RECORDS FOR THIS EXERCISE:
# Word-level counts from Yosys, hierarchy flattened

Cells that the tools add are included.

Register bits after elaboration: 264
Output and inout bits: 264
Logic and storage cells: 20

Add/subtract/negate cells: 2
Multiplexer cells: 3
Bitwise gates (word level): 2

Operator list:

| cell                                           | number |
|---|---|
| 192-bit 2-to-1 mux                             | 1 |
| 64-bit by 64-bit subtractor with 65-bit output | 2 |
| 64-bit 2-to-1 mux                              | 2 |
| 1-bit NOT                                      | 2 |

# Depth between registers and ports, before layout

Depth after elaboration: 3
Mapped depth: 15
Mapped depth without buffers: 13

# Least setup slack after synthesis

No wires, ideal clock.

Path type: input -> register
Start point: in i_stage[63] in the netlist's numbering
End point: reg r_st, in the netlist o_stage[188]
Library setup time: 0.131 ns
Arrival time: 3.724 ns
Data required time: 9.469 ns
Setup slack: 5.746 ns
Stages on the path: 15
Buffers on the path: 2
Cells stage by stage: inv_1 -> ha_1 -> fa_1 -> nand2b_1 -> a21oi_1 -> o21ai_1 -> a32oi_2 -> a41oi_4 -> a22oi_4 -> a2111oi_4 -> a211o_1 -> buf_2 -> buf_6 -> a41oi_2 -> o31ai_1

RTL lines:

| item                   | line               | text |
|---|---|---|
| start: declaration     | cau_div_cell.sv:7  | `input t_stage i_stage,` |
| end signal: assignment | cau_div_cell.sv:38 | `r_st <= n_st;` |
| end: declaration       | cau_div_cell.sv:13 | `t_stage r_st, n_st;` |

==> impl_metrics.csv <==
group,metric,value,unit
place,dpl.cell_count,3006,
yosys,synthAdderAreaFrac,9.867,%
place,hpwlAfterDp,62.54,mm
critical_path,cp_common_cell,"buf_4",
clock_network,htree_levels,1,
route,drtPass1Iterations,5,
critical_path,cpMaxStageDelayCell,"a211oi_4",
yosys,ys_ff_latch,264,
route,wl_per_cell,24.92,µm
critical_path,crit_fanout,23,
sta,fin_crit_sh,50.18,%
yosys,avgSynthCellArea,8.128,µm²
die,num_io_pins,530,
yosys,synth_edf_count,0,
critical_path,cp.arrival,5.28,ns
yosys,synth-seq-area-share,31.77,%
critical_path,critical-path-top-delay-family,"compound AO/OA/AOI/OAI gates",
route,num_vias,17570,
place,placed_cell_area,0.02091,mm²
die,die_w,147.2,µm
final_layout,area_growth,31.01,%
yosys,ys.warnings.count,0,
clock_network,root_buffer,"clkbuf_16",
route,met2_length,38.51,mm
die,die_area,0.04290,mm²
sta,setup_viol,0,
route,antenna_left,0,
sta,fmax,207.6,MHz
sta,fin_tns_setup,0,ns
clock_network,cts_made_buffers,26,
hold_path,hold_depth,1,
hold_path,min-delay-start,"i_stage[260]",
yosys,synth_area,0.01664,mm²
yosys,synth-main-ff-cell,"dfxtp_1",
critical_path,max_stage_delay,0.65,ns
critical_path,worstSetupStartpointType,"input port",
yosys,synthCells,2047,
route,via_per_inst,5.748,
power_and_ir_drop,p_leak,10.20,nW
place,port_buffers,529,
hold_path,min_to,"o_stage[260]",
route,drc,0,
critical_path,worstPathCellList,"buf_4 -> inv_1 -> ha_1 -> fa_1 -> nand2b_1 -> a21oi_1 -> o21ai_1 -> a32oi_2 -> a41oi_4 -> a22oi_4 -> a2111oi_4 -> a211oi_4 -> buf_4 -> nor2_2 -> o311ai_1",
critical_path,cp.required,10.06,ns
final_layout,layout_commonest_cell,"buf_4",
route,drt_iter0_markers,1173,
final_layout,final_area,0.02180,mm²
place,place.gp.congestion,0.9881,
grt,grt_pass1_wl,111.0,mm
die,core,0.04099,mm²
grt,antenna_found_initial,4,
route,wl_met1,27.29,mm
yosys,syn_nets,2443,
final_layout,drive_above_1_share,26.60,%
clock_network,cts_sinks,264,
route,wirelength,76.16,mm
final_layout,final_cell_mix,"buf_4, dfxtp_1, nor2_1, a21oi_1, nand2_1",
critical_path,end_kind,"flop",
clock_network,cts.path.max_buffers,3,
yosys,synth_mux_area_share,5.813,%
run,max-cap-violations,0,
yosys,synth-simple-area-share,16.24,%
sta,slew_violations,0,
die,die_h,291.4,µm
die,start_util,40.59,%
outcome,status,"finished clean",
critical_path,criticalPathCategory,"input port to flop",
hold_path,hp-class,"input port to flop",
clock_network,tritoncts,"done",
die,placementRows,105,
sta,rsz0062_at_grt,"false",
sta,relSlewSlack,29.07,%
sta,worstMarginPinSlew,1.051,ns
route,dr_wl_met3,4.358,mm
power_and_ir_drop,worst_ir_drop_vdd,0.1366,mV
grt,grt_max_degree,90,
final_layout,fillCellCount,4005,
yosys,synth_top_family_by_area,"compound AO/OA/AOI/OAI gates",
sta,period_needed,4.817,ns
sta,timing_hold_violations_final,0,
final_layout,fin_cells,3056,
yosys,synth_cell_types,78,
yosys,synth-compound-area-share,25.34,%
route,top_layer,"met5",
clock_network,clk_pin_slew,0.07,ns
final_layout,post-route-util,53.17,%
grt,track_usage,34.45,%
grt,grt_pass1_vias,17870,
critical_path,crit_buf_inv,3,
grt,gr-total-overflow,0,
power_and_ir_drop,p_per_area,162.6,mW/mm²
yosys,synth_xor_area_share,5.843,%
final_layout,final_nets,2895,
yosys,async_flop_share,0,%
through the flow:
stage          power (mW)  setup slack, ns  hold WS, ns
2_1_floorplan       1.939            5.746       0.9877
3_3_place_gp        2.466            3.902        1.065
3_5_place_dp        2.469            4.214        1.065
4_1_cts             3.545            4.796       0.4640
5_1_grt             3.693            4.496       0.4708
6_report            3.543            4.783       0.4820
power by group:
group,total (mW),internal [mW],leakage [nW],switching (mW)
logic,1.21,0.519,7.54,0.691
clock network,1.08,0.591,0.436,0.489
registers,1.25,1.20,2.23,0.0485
File: src/hdl/slid_pkg.sv
// slid_pkg: shared types and constants for the sorted list core
// request and response structs, request and status codes, list sizing
// no dependencies
package slid_pkg;

    localparam int CAPACITY = 64;
    localparam int CNT_W    = $clog2(CAPACITY + 1);
    localparam int CMP_W    = (CNT_W > 7) ? CNT_W : 7;

    localparam logic [1:0] REQ_INSERT = 2'd0;
    localparam logic [1:0] REQ_DELETE = 2'd1;
    localparam logic [1:0] REQ_READ   = 2'd2;

    localparam logic [1:0] ST_OK    = 2'd0;
    localparam logic [1:0] ST_FULL  = 2'd1;
    localparam logic [1:0] ST_MISS  = 2'd2;
    localparam logic [1:0] ST_RANGE = 2'd3;

    typedef struct packed {
        logic [1:0]         req_type;
        logic signed [31:0] key;
        logic [5:0]         read_index;
    } t_req;

    typedef struct packed {
        logic [1:0]         status;
        logic [6:0]         position;
        logic [6:0]         count;
        logic signed [31:0] read_value;
    } t_rsp;

    // broadcast from the sequencer to every cell
    typedef struct packed {
        logic               cmp;
        logic               ins;
        logic               del;
        logic [1:0]         req_type;
        logic signed [31:0] key;
        logic [5:0]         read_index;
        logic [CNT_W-1:0]   count;
    } t_cell_ctl;

    // per cell contribution to the result
    typedef struct packed {
        logic               found;
        logic [CMP_W-1:0]   pos;
        logic signed [31:0] value;
    } t_cell_hit;

endpackage
[config.mk]
export PLATFORM = sky130hd
export DESIGN_NAME = write_back_buffer_tracker_top
export DESIGN_NICKNAME = d
export VERILOG_FILES = /design/src/rtl/wbbt_pkg.sv /design/src/rtl/wbbt_front.sv /design/src/rtl/wbbt_back.sv /design/src/rtl/write_back_buffer_tracker_top.sv
export SDC_FILE = /design/constraint.sdc
export NUM_CORES = 1
export LEC_CHECK = 0
export ABC_AREA = 0
export ABC_CLOCK_PERIOD_IN_PS = 12300
export BUFFER_PORTS_ARGS = -buffer_cell sky130_fd_sc_hd__buf_2
export CORE_MARGIN = 2
export CORE_UTILIZATION = 30
export DETAILED_ROUTE_END_ITERATION = 7
export HOLD_SLACK_MARGIN = 0.1
export PLACE_DENSITY_LB_ADDON = 0.3
export SYNTH_ARGS = -nofsm -noshare
export SYNTH_HDL_FRONTEND = slang
export SYNTH_SLANG_ARGS = --single-unit
[constraint.sdc]
create_clock -name clock -period 12.3 [get_ports clock]
set_clock_uncertainty 0.1 [all_clocks]
set_input_delay 1.845 -clock clock [delete_from_list [all_inputs] [get_ports clock]]
set_output_delay 1.845 -clock clock [all_outputs]
set_load 0.005 [all_outputs]
[src/rtl/wbbt_pkg.sv]
// Shared types, constants and codes of the write-back buffer tracker.
`default_nettype none
package wbbt_pkg;

   localparam int NUM_BLOCKS_DEF  = 16;
   localparam int BLOCK_BYTES_DEF = 4096;
   localparam int NUM_PAGES_DEF   = 16;
   localparam int PAGE_BYTES_DEF  = 4096;

   localparam int ADDR_W   = 48;
   localparam int SIZE_W   = 21;
   localparam int LEN_W    = 17;
   localparam int ACTION_W = 3;
   localparam int KIND_W   = 2;

   localparam logic [ACTION_W-1:0] ACT_READ  = 3'd0;
   localparam logic [ACTION_W-1:0] ACT_WRITE = 3'd1;
   localparam logic [ACTION_W-1:0] ACT_LOAD  = 3'd2;
   localparam logic [ACTION_W-1:0] ACT_FLUSH = 3'd3;
   localparam logic [ACTION_W-1:0] ACT_INVAL = 3'd4;

   localparam logic [KIND_W-1:0] KIND_PAGE_READ = 2'd0;
   localparam logic [KIND_W-1:0] KIND_EXTENT    = 2'd1;
   localparam logic [KIND_W-1:0] KIND_DONE      = 2'd2;

   localparam logic CSR_WB_ENABLE = 1'b0;
   localparam logic CSR_ASSIGNED  = 1'b1;

   // Classified command from the front part to the back part.
   typedef enum logic [2:0] {
      CMD_UNAVAIL,
      CMD_READ,
      CMD_WRITE,
      CMD_LOAD,
      CMD_FLUSH,
      CMD_INVAL
   } cmd_type;

   typedef struct packed {
      cmd_type           cmd;
      logic [ADDR_W-1:0] offset;
      logic [SIZE_W-1:0] size;
   } item_type;

   typedef enum logic [2:0] {
      ST_IDLE,
      ST_FIRST,
      ST_LAST,
      ST_MID,
      ST_FLUSH,
      ST_DONE
   } state_type;

   typedef struct packed {
      logic [KIND_W-1:0] kind;
      logic [ADDR_W-1:0] address;
      logic [LEN_W-1:0]  length;
      logic              status;
      logic              last;
   } result_type;

endpackage
`default_nettype wire

[src/rtl/wbbt_front.sv]
// Front part: accepts request items, classifies them and queues them.
`default_nettype none
module wbbt_front (
   input  wire logic                         clock,
   input  wire logic                         reset,
   input  wire logic                         in_valid,
   output logic                              in_ready,
   input  wire logic [wbbt_pkg::ACTION_W-1:0] in_action,
   input  wire logic [wbbt_pkg::ADDR_W-1:0]  in_offset,
   input  wire logic [wbbt_pkg::SIZE_W-1:0]  in_size,
   output logic                              q_valid,
   input  wire logic                         q_ready,
   output wbbt_pkg::item_type                q_item
);
   // Two-entry queue.
   wbbt_pkg::item_type mem_ff [2];
   logic       wr_ptr_ff, rd_ptr_ff;
   logic [1:0] count_ff;
   logic       push, pop;
   wbbt_pkg::item_type item_in;

   always_comb begin
      item_in.offset = in_offset;
      item_in.size   = in_size;
      case (in_action)
         wbbt_pkg::ACT_READ:  item_in.cmd = wbbt_pkg::CMD_READ;
         wbbt_pkg::ACT_WRITE: item_in.cmd = wbbt_pkg::CMD_WRITE;
         wbbt_pkg::ACT_LOAD:  item_in.cmd = wbbt_pkg::CMD_LOAD;
         wbbt_pkg::ACT_FLUSH: item_in.cmd = wbbt_pkg::CMD_FLUSH;
         wbbt_pkg::ACT_INVAL: item_in.cmd = wbbt_pkg::CMD_INVAL;
         default:             item_in.cmd = wbbt_pkg::CMD_UNAVAIL;
      endcase
   end

   assign in_ready = (count_ff != 2'd2);
   assign push     = in_valid && in_ready;
   assign q_valid  = (count_ff != 2'd0);
   assign pop      = q_valid && q_ready;
   assign q_item   = mem_ff[rd_ptr_ff];

   always_ff @(posedge clock) begin
      if (push) begin
         mem_ff[wr_ptr_ff] <= item_in;
      end
      if (reset) begin
         wr_ptr_ff <= 1'b0;
         rd_ptr_ff <= 1'b0;
         count_ff  <= 2'd0;
      end else begin
         if (push) wr_ptr_ff <= ~wr_ptr_ff;
         if (pop)  rd_ptr_ff <= ~rd_ptr_ff;
         count_ff <= count_ff + {1'b0, push} - {1'b0, pop};
      end
   end
endmodule
`default_nettype wire

[src/rtl/wbbt_back.sv]
// Back part: window state, page fetch walk, dirty-block flush walk.
`default_nettype none
module wbbt_back #(
   parameter int NUM_BLOCKS  = wbbt_pkg::NUM_BLOCKS_DEF,
   parameter int BLOCK_BYTES = wbbt_pkg::BLOCK_BYTES_DEF,
   parameter int NUM_PAGES   = wbbt_pkg::NUM_PAGES_DEF,
   parameter int PAGE_BYTES  = wbbt_pkg::PAGE_BYTES_DEF
) (
   input  wire logic               clock,
   input  wire logic               reset,
   input  wire logic               wb_enable,
   input  wire logic               assigned,
   input  wire logic               q_valid,
   output logic                    q_ready,
   input  wire wbbt_pkg::item_type q_item,
   output logic                    out_valid,
   input  wire logic               out_ready,
   output wbbt_pkg::result_type    out_result
);
   localparam int  AW  = wbbt_pkg::ADDR_W;
   localparam int  LW  = wbbt_pkg::LEN_W;
   localparam longint WIN = longint'(NUM_BLOCKS) * longint'(BLOCK_BYTES);
   localparam int  WINW = $clog2(WIN + 1);          // holds WIN itself
   localparam int  PGB  = $clog2(PAGE_BYTES);
   localparam int  BKB  = $clog2(BLOCK_BYTES);
   localparam int  PIW  = (NUM_PAGES > 1) ? $clog2(NUM_PAGES) : 1;
   localparam int  BIW  = (NUM_BLOCKS > 1) ? $clog2(NUM_BLOCKS) : 1;
   localparam int  PCW  = WINW - PGB + 1;           // page numbers within window end
   localparam int  BCW  = WINW - BKB + 1;
   localparam int  WSH  = $clog2(WIN);
   localparam logic [LW-1:0] LEN_MAX = {LW{1'b1}};

   typedef logic [AW-1:0]   addr_t;
   typedef logic [WINW-1:0] win_t;

   wbbt_pkg::state_type state_ff, state_in;
   wbbt_pkg::item_type  cur_ff, cur_in;
   logic                win_valid_ff, win_valid_in;
   addr_t               base_ff, base_in;
   logic                any_dirty_ff, any_dirty_in;
   logic [NUM_BLOCKS-1:0] dirty_ff, dirty_in;
   logic [NUM_PAGES-1:0]  fetched_ff, fetched_in;
   win_t                rel_ff, rel_in, end_ff, end_in;
   logic [PCW-1:0]      sp_ff, sp_in, ep_ff, ep_in, pidx_ff, pidx_in;
   logic                end_al_ff, end_al_in;
   logic [BCW-1:0]      bidx_ff, bidx_in, rstart_ff, rstart_in;
   logic                in_run_ff, in_run_in;
   logic                done_status_ff, done_status_in;
   addr_t               done_addr_ff, done_addr_in;
   logic [LW-1:0]       done_len_ff, done_len_in;
   logic                ov_ff, ov_in;
   wbbt_pkg::result_type ores_ff, ores_in;

   // Request setup terms, computed from the queue head.
   addr_t        d_rel;
   logic         in_win;
   logic [AW:0]  d_end_full;
   win_t         d_end, d_acc;
   logic [PCW-1:0] d_ep_raw;
   logic         d_end_al;
   logic [BCW-1:0] b0, bstop;
   logic [NUM_BLOCKS-1:0] mark;
   logic         can_emit, is_write, dflag;

   assign d_rel      = q_item.offset - base_ff;
   assign in_win     = win_valid_ff && (q_item.offset >= base_ff) &&
                       (d_rel < addr_t'(WIN));
   assign d_end_full = {1'b0, d_rel} + {{(AW+1-wbbt_pkg::SIZE_W){1'b0}}, q_item.size};
   assign d_end      = (d_end_full > (AW+1)'(WIN)) ? win_t'(WIN) : win_t'(d_end_full);
   assign d_acc      = d_end - win_t'(d_rel);
   assign d_ep_raw   = PCW'(d_end >> PGB);
   assign d_end_al   = (d_end[PGB-1:0] == '0);

   // Block range of a write, from the saved relative start and end.
   assign b0    = BCW'(rel_ff >> BKB);
   assign bstop = BCW'(end_ff >> BKB) + BCW'(end_ff[BKB-1:0] != '0);
   always_comb begin
      for (int b = 0; b < NUM_BLOCKS; b++) begin
         mark[b] = (BCW'(b) >= b0) && (BCW'(b) < bstop);
      end
   end

   assign can_emit = !ov_ff || out_ready;
   assign is_write = (cur_ff.cmd == wbbt_pkg::CMD_WRITE);
   assign dflag    = (bidx_ff < BCW'(NUM_BLOCKS)) && dirty_ff[bidx_ff[BIW-1:0]];

   always_comb begin
      state_in       = state_ff;
      cur_in         = cur_ff;
      win_valid_in   = win_valid_ff;
      base_in        = base_ff;
      any_dirty_in   = any_dirty_ff;
      dirty_in       = dirty_ff;
      fetched_in     = fetched_ff;
      rel_in         = rel_ff;
      end_in         = end_ff;
      sp_in          = sp_ff;
      ep_in          = ep_ff;
      pidx_in        = pidx_ff;
      end_al_in      = end_al_ff;
      bidx_in        = bidx_ff;
      rstart_in      = rstart_ff;
      in_run_in      = in_run_ff;
      done_status_in = done_status_ff;
      done_addr_in   = done_addr_ff;
      done_len_in    = done_len_ff;
      ov_in          = ov_ff && !out_ready;
      ores_in        = ores_ff;
      q_ready        = 1'b0;

      case (state_ff)
         wbbt_pkg::ST_IDLE: begin
            q_ready = 1'b1;
            if (q_valid) begin
               cur_in         = q_item;
               done_status_in = 1'b0;
               done_len_in    = '0;
               done_addr_in   = base_ff;
               case (q_item.cmd)
                  wbbt_pkg::CMD_READ, wbbt_pkg::CMD_WRITE: begin
                     done_addr_in = q_item.offset;
                     if (!in_win) begin
                        done_status_in = 1'b1;
                        state_in       = wbbt_pkg::ST_DONE;
                     end else begin
                        rel_in      = win_t'(d_rel);
                        end_in      = d_end;
                        end_al_in   = d_end_al;
                        sp_in       = PCW'(d_rel >> PGB);
                        ep_in       = d_end_al ? ((d_ep_raw != '0) ? d_ep_raw - 1'b1 : '0)
                                               : d_ep_raw;
                        done_len_in = (d_acc > win_t'(LEN_MAX)) ? LEN_MAX : LW'(d_acc);
                        state_in    = wbbt_pkg::ST_FIRST;
                     end
                  end
                  wbbt_pkg::CMD_LOAD: begin
                     win_valid_in = 1'b1;
                     base_in      = (q_item.offset >> WSH) << WSH;
                     done_addr_in = (q_item.offset >> WSH) << WSH;
                     any_dirty_in = 1'b0;
                     dirty_in     = '0;
                     fetched_in   = '0;
                     state_in     = wbbt_pkg::ST_DONE;
                  end
                  wbbt_pkg::CMD_FLUSH, wbbt_pkg::CMD_INVAL: begin
                     bidx_in   = '0;
                     in_run_in = 1'b0;
                     if (wb_enable && assigned && any_dirty_ff) begin
                        state_in = wbbt_pkg::ST_FLUSH;
                     end else begin
                        state_in = wbbt_pkg::ST_DONE;
                        if (q_item.cmd == wbbt_pkg::CMD_INVAL) begin
                           win_valid_in = 1'b0;
                           base_in      = '0;
                           done_addr_in = '0;
                           any_dirty_in = 1'b0;
                           dirty_in     = '0;
                           fetched_in   = '0;
                        end
                     end
                  end
                  default: begin
                     done_addr_in   = q_item.offset;
                     done_status_in = 1'b1;
                     state_in       = wbbt_pkg::ST_DONE;
                  end
               endcase
            end
         end

         // First page; a write that fully covers it from an aligned start skips the read.
         wbbt_pkg::ST_FIRST: begin
            if (can_emit) begin
               if (sp_ff < PCW'(NUM_PAGES) && !fetched_ff[sp_ff[PIW-1:0]]) begin
                  fetched_in[sp_ff[PIW-1:0]] = 1'b1;
                  if (!(is_write && rel_ff[PGB-1:0] == '0 &&
                        cur_ff.size >= wbbt_pkg::SIZE_W'(PAGE_BYTES))) begin
                     ov_in   = 1'b1;
                     ores_in = '{wbbt_pkg::KIND_PAGE_READ,
                                 base_ff + (AW'(sp_ff) << PGB), LW'(PAGE_BYTES), 1'b0, 1'b0};
                  end
               end
               pidx_in  = sp_ff + 1'b1;
               state_in = (ep_ff > sp_ff) ? wbbt_pkg::ST_LAST : wbbt_pkg::ST_DONE;
            end
         end

         wbbt_pkg::ST_LAST: begin
            if (can_emit) begin
               if (ep_ff < PCW'(NUM_PAGES) && !fetched_ff[ep_ff[PIW-1:0]]) begin
                  fetched_in[ep_ff[PIW-1:0]] = 1'b1;
                  if (!(is_write && end_al_ff)) begin
                     ov_in   = 1'b1;
                     ores_in = '{wbbt_pkg::KIND_PAGE_READ,
                                 base_ff + (AW'(ep_ff) << PGB), LW'(PAGE_BYTES), 1'b0, 1'b0};
                  end
               end
               state_in = wbbt_pkg::ST_MID;
            end
         end

         // Middle pages, one per cycle while no result is stalled.
         wbbt_pkg::ST_MID: begin
            if (can_emit) begin
               if (pidx_ff >= ep_ff) begin
                  state_in = wbbt_pkg::ST_DONE;
               end else begin
                  if (pidx_ff < PCW'(NUM_PAGES) && !fetched_ff[pidx_ff[PIW-1:0]]) begin
                     fetched_in[pidx_ff[PIW-1:0]] = 1'b1;
                     if (!is_write) begin
                        ov_in   = 1'b1;
                        ores_in = '{wbbt_pkg::KIND_PAGE_READ,
                                    base_ff + (AW'(pidx_ff) << PGB), LW'(PAGE_BYTES),
                                    1'b0, 1'b0};
                     end
                  end
                  pidx_in = pidx_ff + 1'b1;
               end
            end
         end

         // Walk dirty bits one block per cycle while no result is stalled, emit one extent per run.
         wbbt_pkg::ST_FLUSH: begin
            if (can_emit) begin
               bidx_in = bidx_ff + 1'b1;
               if (dflag) begin
                  if (!in_run_ff) begin
                     in_run_in = 1'b1;
                     rstart_in = bidx_ff;
                  end
                  dirty_in[bidx_ff[BIW-1:0]] = 1'b0;
               end else if (in_run_ff) begin
                  in_run_in = 1'b0;
                  ov_in     = 1'b1;
                  ores_in   = '{wbbt_pkg::KIND_EXTENT,
                                base_ff + (AW'(rstart_ff) << BKB),
                                LW'(32'(bidx_ff - rstart_ff) << BKB) |
                                (((32'(bidx_ff - rstart_ff) << BKB) > 32'(LEN_MAX))
                                 ? LEN_MAX : '0),
                                1'b0, 1'b0};
               end
               if (bidx_ff == BCW'(NUM_BLOCKS)) begin
                  any_dirty_in = 1'b0;
                  state_in     = wbbt_pkg::ST_DONE;
                  if (cur_ff.cmd == wbbt_pkg::CMD_INVAL) begin
                     win_valid_in = 1'b0;
                     base_in      = '0;
                     done_addr_in = '0;
                     dirty_in     = '0;
                     fetched_in   = '0;
                  end
               end
            end
         end

         wbbt_pkg::ST_DONE: begin
            if (can_emit) begin
               if (is_write && done_status_ff == 1'b0) begin
                  dirty_in     = dirty_ff | mark;
                  any_dirty_in = 1'b1;
               end
               ov_in    = 1'b1;
               ores_in  = '{wbbt_pkg::KIND_DONE, done_addr_ff, done_len_ff,
                            done_status_ff, 1'b1};
               state_in = wbbt_pkg::ST_IDLE;
            end
         end

         default: state_in = wbbt_pkg::ST_IDLE;
      endcase
   end

   assign out_valid  = ov_ff;
   assign out_result = ores_ff;

   always_ff @(posedge clock) begin
      cur_ff         <= cur_in;
      rel_ff         <= rel_in;
      end_ff         <= end_in;
      sp_ff          <= sp_in;
      ep_ff          <= ep_in;
      pidx_ff        <= pidx_in;
      end_al_ff      <= end_al_in;
      bidx_ff        <= bidx_in;
      rstart_ff      <= rstart_in;
      in_run_ff      <= in_run_in;
      done_status_ff <= done_status_in;
      done_addr_ff   <= done_addr_in;
      done_len_ff    <= done_len_in;
      ores_ff        <= ores_in;
      if (reset) begin
         state_ff     <= wbbt_pkg::ST_IDLE;
         win_valid_ff <= 1'b0;
         base_ff      <= '0;
         any_dirty_ff <= 1'b0;
         dirty_ff     <= '0;
         fetched_ff   <= '0;
         ov_ff        <= 1'b0;
      end else begin
         state_ff     <= state_in;
         win_valid_ff <= win_valid_in;
         base_ff      <= base_in;
         any_dirty_ff <= any_dirty_in;
         dirty_ff     <= dirty_in;
         fetched_ff   <= fetched_in;
         ov_ff        <= ov_in;
      end
   end
endmodule
`default_nettype wire

[src/rtl/write_back_buffer_tracker_top.sv]
// Top level of the write-back buffer tracker.
`default_nettype none
// Tracks one aligned window of NUM_BLOCKS*BLOCK_BYTES bytes: its base, a
// fetched bit per page and a dirty bit per block. Read and write transactions
// inside the window answer page-read requests for unfetched pages (first page,
// last page, then middle pages ascending; a write skips pages it fully
// overwrites) and one completion marked by tlast. Flush walks the dirty bits
// one block per cycle while no result is stalled and emits one write-back
// extent per dirty run. A stalled result holds the back part until it is
// taken. A two-entry queue sits between the classifying front and the
// executing back, and a result register holds each result until it is taken.
// Write csr_ registers only while idle.
module write_back_buffer_tracker_top #(
   parameter int NUM_BLOCKS  = wbbt_pkg::NUM_BLOCKS_DEF,
   parameter int BLOCK_BYTES = wbbt_pkg::BLOCK_BYTES_DEF,
   parameter int NUM_PAGES   = wbbt_pkg::NUM_PAGES_DEF,
   parameter int PAGE_BYTES  = wbbt_pkg::PAGE_BYTES_DEF
) (
   input  wire logic        clock,
   input  wire logic        reset,
   input  wire logic        csr_we,
   input  wire logic        csr_index,
   input  wire logic        csr_wdata,
   input  wire logic        req_tvalid,
   output logic             req_tready,
   input  wire logic [71:0] req_tdata,   // action[2:0], offset[50:3], size[71:51]
   output logic             rsp_tvalid,
   input  wire logic        rsp_tready,
   output logic [71:0]      rsp_tdata,   // kind[1:0], address[49:2], length[66:50],
                                         // status[67], zero fill
   output logic             rsp_tlast
);
   logic wb_enable_ff, assigned_ff;
   logic q_valid, q_ready;
   wbbt_pkg::item_type   q_item;
   wbbt_pkg::result_type res;

   // Configuration registers.
   always_ff @(posedge clock) begin
      if (reset) begin
         wb_enable_ff <= 1'b1;
         assigned_ff  <= 1'b0;
      end else if (csr_we) begin
         case (csr_index)
            wbbt_pkg::CSR_WB_ENABLE: wb_enable_ff <= csr_wdata;
            wbbt_pkg::CSR_ASSIGNED:  assigned_ff  <= csr_wdata;
            default: ;
         endcase
      end
   end

   wbbt_front u_front (
      .clock     (clock),
      .reset     (reset),
      .in_valid  (req_tvalid),
      .in_ready  (req_tready),
      .in_action (req_tdata[2:0]),
      .in_offset (req_tdata[50:3]),
      .in_size   (req_tdata[71:51]),
      .q_valid   (q_valid),
      .q_ready   (q_ready),
      .q_item    (q_item)
   );

   wbbt_back #(
      .NUM_BLOCKS  (NUM_BLOCKS),
      .BLOCK_BYTES (BLOCK_BYTES),
      .NUM_PAGES   (NUM_PAGES),
      .PAGE_BYTES  (PAGE_BYTES)
   ) u_back (
      .clock      (clock),
      .reset      (reset),
      .wb_enable  (wb_enable_ff),
      .assigned   (assigned_ff),
      .q_valid    (q_valid),
      .q_ready    (q_ready),
      .q_item     (q_item),
      .out_valid  (rsp_tvalid),
      .out_ready  (rsp_tready),
      .out_result (res)
   );

   assign rsp_tdata = {4'b0, res.status, res.length, res.address, res.kind};
   assign rsp_tlast = res.last;
endmodule
`default_nettype wire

REQUIRED WORK:
Which of the lines in the material carry the string "compound"? Pull them out.

RESULT:
critical_path,critical-path-top-delay-family,"compound AO/OA/AOI/OAI gates",
yosys,synth_top_family_by_area,"compound AO/OA/AOI/OAI gates",
yosys,synth-compound-area-share,25.34,%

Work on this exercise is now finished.